The Red Hat Display Systems Team (which develops the desktop) proposes to enable limited data collection of anonymous Fedora Workstation usage metrics.

Fedora is an open source community project, and nobody is interested in violating user privacy. We do not want to collect data about individual users. We want to collect only aggregate usage metrics that are actually needed to achieve specific Fedora improvement objectives, and no more. We understand that if we violate our users’ trust, then we won’t have many users left, so if metrics collection is approved, we will need to be very careful to roll this out in a way that respects our users at all times. (For example, we should not collect users’ search queries, because that would be creepy.)

We believe an open source community can ethically collect limited aggregate data on how its software is used without involving big data companies or building creepy tracking profiles that are not in the best interests of users. Users will have the option to disable data upload before any data is sent for the first time. Our service will be operated by Fedora on Fedora infrastructure, and will not depend on Google Analytics or any other controversial third-party services. And in contrast to proprietary software operating systems, you can redirect the data collection to your own private metrics server instead of Fedora’s to see precisely what data is being collected from you, because the server components are open source too.

Keep in mind this Fedora change proposal is just that: a proposal. It must undergo community review and must be approved by the community-elected Fedora Engineering Steering Committee (FESCo) before it can be implemented, just like any other Fedora change proposal. We welcome community participation and fully expect this proposal may need to be modified significantly depending on Fedora community feedback.

:link: Owner

:link: Current status

  • Targeted release: Fedora Linux 40
  • Last updated: 2023-07-05
  • FESCo issue:
  • Tracker bug:
  • Release notes tracker:

:link: Detailed Description

We intend to deploy the Endless OS metrics system. This blog post contains a description of how the system works. We do not plan to deploy the eos-phone-home component in Fedora.

:link: How will data collection be approved?

The proposal owners feel it is essential to ensure the Fedora community has ultimate oversight over metrics collection. Community control is required to maintain user trust. If this change proposal is approved, then we’ll need new policies and procedures to ensure community oversight over metrics collection and ensure Fedora users can be confident that our metrics collection does not violate their privacy.

We can say “we would never collect personally-identifiable data” and write software that really doesn’t collect any such data, but this alone will never be enough to ensure user confidence. We will need a metrics collection policy that describes what sort of data may be collected by Fedora (anonymous, non-invasive), and what sort of data may not be collected. Such a policy does not exist currently. We will also want to ensure the Fedora community has ultimate control over which particular metrics are collected. One option is that each metric to be collected should be separately approved by FESCo.
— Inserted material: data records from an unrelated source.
<file path="design/flow/design.v">
module MUXCY(output O, input CI, DI, S);
  assign O = S ? CI : DI;
endmodule
module XORCY(output O, input CI, LI);
  assign O = CI ^ LI;
endmodule
module CARRY4BITS(output [3:0] CO, O, input CI, CYINIT, input [3:0] DI, S);
   wire CIN = CI | CYINIT;
   MUXCY muxcy0 (.O(CO[0]), .CI(CIN),   .DI(DI[0]), .S(S[0]));
   MUXCY muxcy1 (.O(CO[1]), .CI(CO[0]), .DI(DI[1]), .S(S[1]));
   MUXCY muxcy2 (.O(CO[2]), .CI(CO[1]), .DI(DI[2]), .S(S[2]));
   MUXCY muxcy3 (.O(CO[3]), .CI(CO[2]), .DI(DI[3]), .S(S[3]));
   XORCY xorcy0 (.O(O[0]), .CI(CIN),   .LI(S[0]));
   XORCY xorcy1 (.O(O[1]), .CI(CO[0]), .LI(S[1]));
   XORCY xorcy2 (.O(O[2]), .CI(CO[1]), .LI(S[2]));
   XORCY xorcy3 (.O(O[3]), .CI(CO[2]), .LI(S[3]));
endmodule
</file>
<file path="design/flow/constraint.sdc">
current_design CARRY4BITS

set clk_period 2.3
set clk_io_pct 0.2

create_clock -name clk0 -period $clk_period

set non_clock_inputs [all_inputs -no_clocks]
set_input_delay [expr $clk_period * $clk_io_pct] -clock clk0 $non_clock_inputs
set_output_delay [expr $clk_period * $clk_io_pct] -clock clk0 [all_outputs]
</file>
<file path="design/flow/run.sh">
#!/bin/bash
# OpenROAD 26Q1-2900-gdf79404cd8, Yosys 0.63+post, stock flow scripts
make -C /OpenROAD-flow-scripts/flow DESIGN_CONFIG=/design/flow/config.mk WORK_HOME=/design/flow/orfs finish
</file>
<file path="design/flow/config.mk">
export PLATFORM = sky130hd
export DESIGN_NAME = CARRY4BITS
export DESIGN_NICKNAME = CARRY4BITS
export VERILOG_FILES = /design/flow/design.v
export SDC_FILE = /design/flow/constraint.sdc
export NUM_CORES = 4
export LEC_CHECK = 1
export CORE_AREA = 10 10 70 70
export DIE_AREA = 0 0 80 80
</file>
==> run_summary.xml <==
<?xml version="1.0" encoding="UTF-8"?>
<metrics>
  <group name="run_status">
    <metric name="run_status" unit="">completed</metric>
  </group>
  <group name="grt">
    <metric name="busiest_grt_layer" unit="">met2</metric>
    <metric name="antenna_found_initial" unit="">0</metric>
    <metric name="global_route.usage.met3" unit="">0.005682</metric>
    <metric name="globalRouteOverflowTotal" unit="">0</metric>
    <metric name="grt_start_max_net_pins" unit="">4</metric>
    <metric name="global_route.usage.met1" unit="">0.01780</metric>
    <metric name="groute.usage.overall" unit="">0.01709</metric>
    <metric name="grt_pass1_wl" unit="microns">910</metric>
    <metric name="grt_use_met2" unit="">0.03371</metric>
    <metric name="first_global_vias" unit="">197</metric>
  </group>
  <group name="power">
    <metric name="vdd_ir_drop_max" unit="uV">20.63</metric>
    <metric name="clkPwrFrac" unit="">0</metric>
    <metric name="switching_power" unit="W">0.00002497</metric>
    <metric name="p_per_area" unit="nW/um^2">188.5</metric>
    <metric name="power.combinational.fraction" unit="">1.000</metric>
    <metric name="switching_share" unit="">0.3034</metric>
    <metric name="power.static_leakage" unit="nW">0.1896</metric>
    <metric name="seqPwrFrac" unit="">0</metric>
    <metric name="internal_power" unit="W">0.00005734</metric>
  </group>
  <group name="synth">
    <metric name="yosysWarnings" unit="">0</metric>
    <metric name="mappedNetlistArea" unit="sq um">166.4</metric>
    <metric name="synth_stat.cells" unit="">22</metric>
    <metric name="syn-mean-instance-area" unit="sq um">7.564</metric>
    <metric name="ys_top_logic_family" unit="">buffers and inverters</metric>
    <metric name="post_synth_num_cell_types" unit="">11</metric>
    <metric name="synth_compound_gate_area_share" unit="">0.2105</metric>
    <metric name="seq_area_frac_synth" unit="">0</metric>
    <metric name="xor_share" unit="">0.2105</metric>
    <metric name="synthCells" unit="">22</metric>
    <metric name="synth.mux.area_fraction" unit="">0.09023</metric>
    <metric name="synth.cellmix.adderShare" unit="">0</metric>
    <metric name="yosys.stat.chipArea" unit="sq um">166.4</metric>
    <metric name="synth.cellmix.simpleShare" unit="">0.1053</metric>
  </group>
  <group name="finish">
    <metric name="share_of_layout_cells_above_drive_strength_1" unit="">0.4419</metric>
    <metric name="mostFrequentLayoutCell" unit="">buf_4</metric>
    <metric name="logic_area" unit="sq um">125.1</metric>
    <metric name="n_clock_buffer" unit="">0</metric>
    <metric name="finalCoreUtilization" unit="">0.1278</metric>
    <metric name="numSequentialCells" unit="">0</metric>
    <metric name="filler_cell_count" unit="">394</metric>
    <metric name="final_cell_mix" unit="">10 x buf_4, 9 x dlygate4sd2_1, 7 x clkdlybuf4s50_1</metric>
    <metric name="register_area" unit="sq um">0</metric>
    <metric name="synth_to_layout_area_growth" unit="%">162.4</metric>
  </group>
  <group name="final_timing">
    <metric name="tightest_slew" unit="ns">0.1744</metric>
    <metric name="fin_hold_ws" unit="ns">1.603</metric>
    <metric name="final.min_clock_period" unit="ns">2.258</metric>
    <metric name="final_min_period_over_clock_period" unit="">0.9817</metric>
    <metric name="drv_slew" unit="">0</metric>
    <metric name="headroom_to_the_max_slew_limit" unit="">0.8837</metric>
    <metric name="fmax" unit="MHz">442.9</metric>
    <metric name="setup-violations-final" unit="">0</metric>
    <metric name="timing.final.hold_violations" unit="">0</metric>
    <metric name="rsz0062_at_grt" unit="">true</metric>
  </group>
  <group name="worst_setup_path">
    <metric name="cp-end-kind" unit="">output port</metric>
    <metric name="worstSetupPathType" unit="">input pin to output port</metric>
    <metric name="setup.worst_path.start_class" unit="">input pin</metric>
    <metric name="critical_path_arrival" unit="ns">1.80</metric>
    <metric name="cp.required" unit="ns">1.84</metric>
    <metric name="top_fanout_value_on_the_critical_path" unit="">2</metric>
  </group>
  <group name="routing">
    <metric name="n_antenna_cell" unit="">0</metric>
    <metric name="drt-wirelength-per-cell" unit="microns">7.247</metric>
    <metric name="finalWirelength" unit="microns">645</metric>
    <metric name="dr_total_vias" unit="">207</metric>
    <metric name="vias_per_cell" unit="">2.326</metric>
    <metric name="dr.first_iter.drc_count" unit="">0</metric>
    <metric name="first_pass_iters" unit="">1</metric>
    <metric name="remaining_drc_errors" unit="">0</metric>
    <metric name="antenna_violating_nets_post_route" unit="">0</metric>
  </group>
  <group name="floorplan">
    <metric name="ios" unit="">18</metric>
    <metric name="die_boundary_height" unit="microns">80</metric>
    <metric name="cell_rows" unit="">21</metric>
    <metric name="die-width" unit="microns">80</metric>
    <metric name="design.core.area" unit="sq um">3416</metric>
    <metric name="die_area" unit="sq um">6400</metric>
    <metric name="initial_core_util" unit="">0.04872</metric>
  </group>
  <group name="run">
    <metric name="maxCapViolations" unit="">0</metric>
    <metric name="tally_of_openroad_warnings" unit="">34</metric>
  </group>
  <group name="min_path">
    <metric name="min_path_type" unit="">input pin to output port</metric>
  </group>
  <group name="place">
    <metric name="portBuffers" unit="">18</metric>
    <metric name="routabilityCongestion" unit="">0.7342</metric>
  </group>
</metrics>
Collection of particular metrics in a particular data format is ultimately an engineering decision, and therefore FESCo seems like an appropriate approval point. Because FESCo members are elected regularly by the Fedora community, this also provides the community with ultimate control over metrics collection via the election process. But other oversight and approval structures would work too.

:link: What data might we collect?

We are not proposing to collect any of these particular metrics just yet, because a process for Fedora community approval of metrics to be collected does not yet exist. That said, in the interests of maximum transparency, we wish to give you an idea of what sorts of metrics we might propose to collect in the future.

One of the main goals of metrics collection is to analyze whether Red Hat is achieving its goal to make Fedora Workstation the premier developer platform for cloud software development. Accordingly, we want to know things like which IDEs are most popular among our users, and which runtimes are used to create containers using Toolbx.

Metrics can also be used to inform user interface design decisions. For example, we want to collect the clickthrough rate of the recommended software banners in GNOME Software to assess which banners are actually useful to users. We also want to know how frequently panels in gnome-control-center are visited to determine which panels could be consolidated or removed, because there are other settings we want to add, but our usability research indicates that the current high quantity of settings panels already makes it difficult for users to find commonly-used settings.

Metrics can help us understand the hardware we should be optimizing Fedora for. For example, our boot performance on hard drives dropped drastically when systemd-readahead was removed. Ubuntu has maintained its own readahead implementation, but Fedora does not because we assume that not many users use Fedora on hard drives. It would be nice to collect a metric that indicates whether primary storage is a solid state drive or a hard disk, so we can see actual hard drive usage instead of guessing. We would also want to collect hardware information that would be useful for collaboration with hardware vendors (such as Lenovo), such as laptop model ID.

Other Fedora teams may have other metrics they wish to collect. For example, Fedora localization wishes to count users of particular locales to evaluate which locales are in poorer shape relative to their usage.

This is only a small sample of what we might want to know; no doubt other community members can think of many more interesting data points to collect. But note the purpose of all of the above metrics is to inform specific design decisions, not to build tracking profiles. We only need to collect data in aggregate, and have no need to associate the data we collect with particular users.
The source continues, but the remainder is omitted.